PBC is known to be associated with accumulation of bile acids in the liver and plasma, reduced endogenous bile acid synthesis, and diminished intestinal excretion.34 Dilger et al.2 have also suggested that UDCA and conjugate concentrations did not change substantially in the duodenal bile compared with healthy subjects. This information, together with results of sensitivity analyses, guided the choice of reducing rate constants for fluxes of UDCA and conjugates from the liver to the biliary system (K_LB,0, K_LB,1) during adaptation of healthy model to PBC model. During the comparison, it appeared that the model for PBC may require a separate rate constant for TUDCA biliary uptake (K_LB,2) to account for the different changes in GUDCA and TUDCA from healthy state. Therefore, it was tuned along with the other two parameters against the PBC data.2

Inhibition of the ileal reabsorption of bile acids

The in vitro experiments suggest parent bile acids are reabsorbed across ileal membrane predominantly through passive transport, whereas their conjugates mostly through active transport,22 but the extent of passive transport is unknown. Therefore, two scenarios of hASBT inhibition were hypothesized using the PBC model: (1) inhibition of ileal reabsorption of both UDCA and conjugates (K_IP,0, K_IP,1, and K_IP,2); (2) only inhibition of conjugate reabsorption (K_IP,1 and K_IP,2). For simplicity, inhibition was assumed to be constant over the entire treatment interval of oral UDCA (i.e., 24 hours). In the event of inhibition, the corresponding rate constants were reduced by 50% and 90% and compared with the control state (no inhibition).

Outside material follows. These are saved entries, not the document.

## config.mk

```make
export PLATFORM = sky130hd
export DESIGN_NAME = slice_detector_flat
export DESIGN_NICKNAME = d
export VERILOG_FILES = /design/src/rtl/slice_detector_pkg.sv /design/src/rtl/slice_detector_if.sv /design/src/rtl/slice_detector_tick_sync.sv /design/src/rtl/slice_detector.sv /design/src/flat_wrapper.sv
export SDC_FILE = /design/constraint.sdc
export NUM_CORES = 1
export LEC_CHECK = 0
export CAP_MARGIN = 30
export CORE_MARGIN = 2
export CORE_UTILIZATION = 38
export DETAILED_ROUTE_END_ITERATION = 8
export PLACE_DENSITY = 0.54
export SYNTH_ARGS = -nofsm -noshare
export SYNTH_HDL_FRONTEND = slang
export SYNTH_SLANG_ARGS = --single-unit
export TNS_END_PERCENT = 10
```

## constraint.sdc

```tcl
create_clock -name clk -period 5.5 [get_ports clk]
set_clock_uncertainty 0.2 [all_clocks]
set_input_delay 0.55 -clock clk [delete_from_list [all_inputs] [get_ports clk]]
set_output_delay 0.55 -clock clk [all_outputs]
set_load 0.01 [all_outputs]
```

Simulated steady state AUC_0‐24h in the plasma and bile were summarized for both parent and conjugated bile acids for analysis.

RESULTS

Model calibration

Comparisons of predictions from the best‐fit model to the observed data from healthy volunteers are displayed in Figure 2 and model parameters are listed in Table 1. The majority of predicted results fell within reported measurement variability, indicating a reasonable overall fit of both single and chronic dosing regimens within the constraints of datasets from two separate studies. For chronic dosing, predictions for plasma concentrations at steady state fell between the baseline (predose) and C_max values and predictions for accumulation in duodenal bile matched reported values. The predicted plasma C_max of TUDCA was slightly higher than the observed mean plus one SD range. Given the relatively large variability in the reported value (mean ± SD of 0.2 ± 0.2 μmol/L) and the constraints from single dose profile for TUDCA, and the relative magnitude of TUDCA vs. UDCA and GUDCA, the fitting discrepancy seems acceptable.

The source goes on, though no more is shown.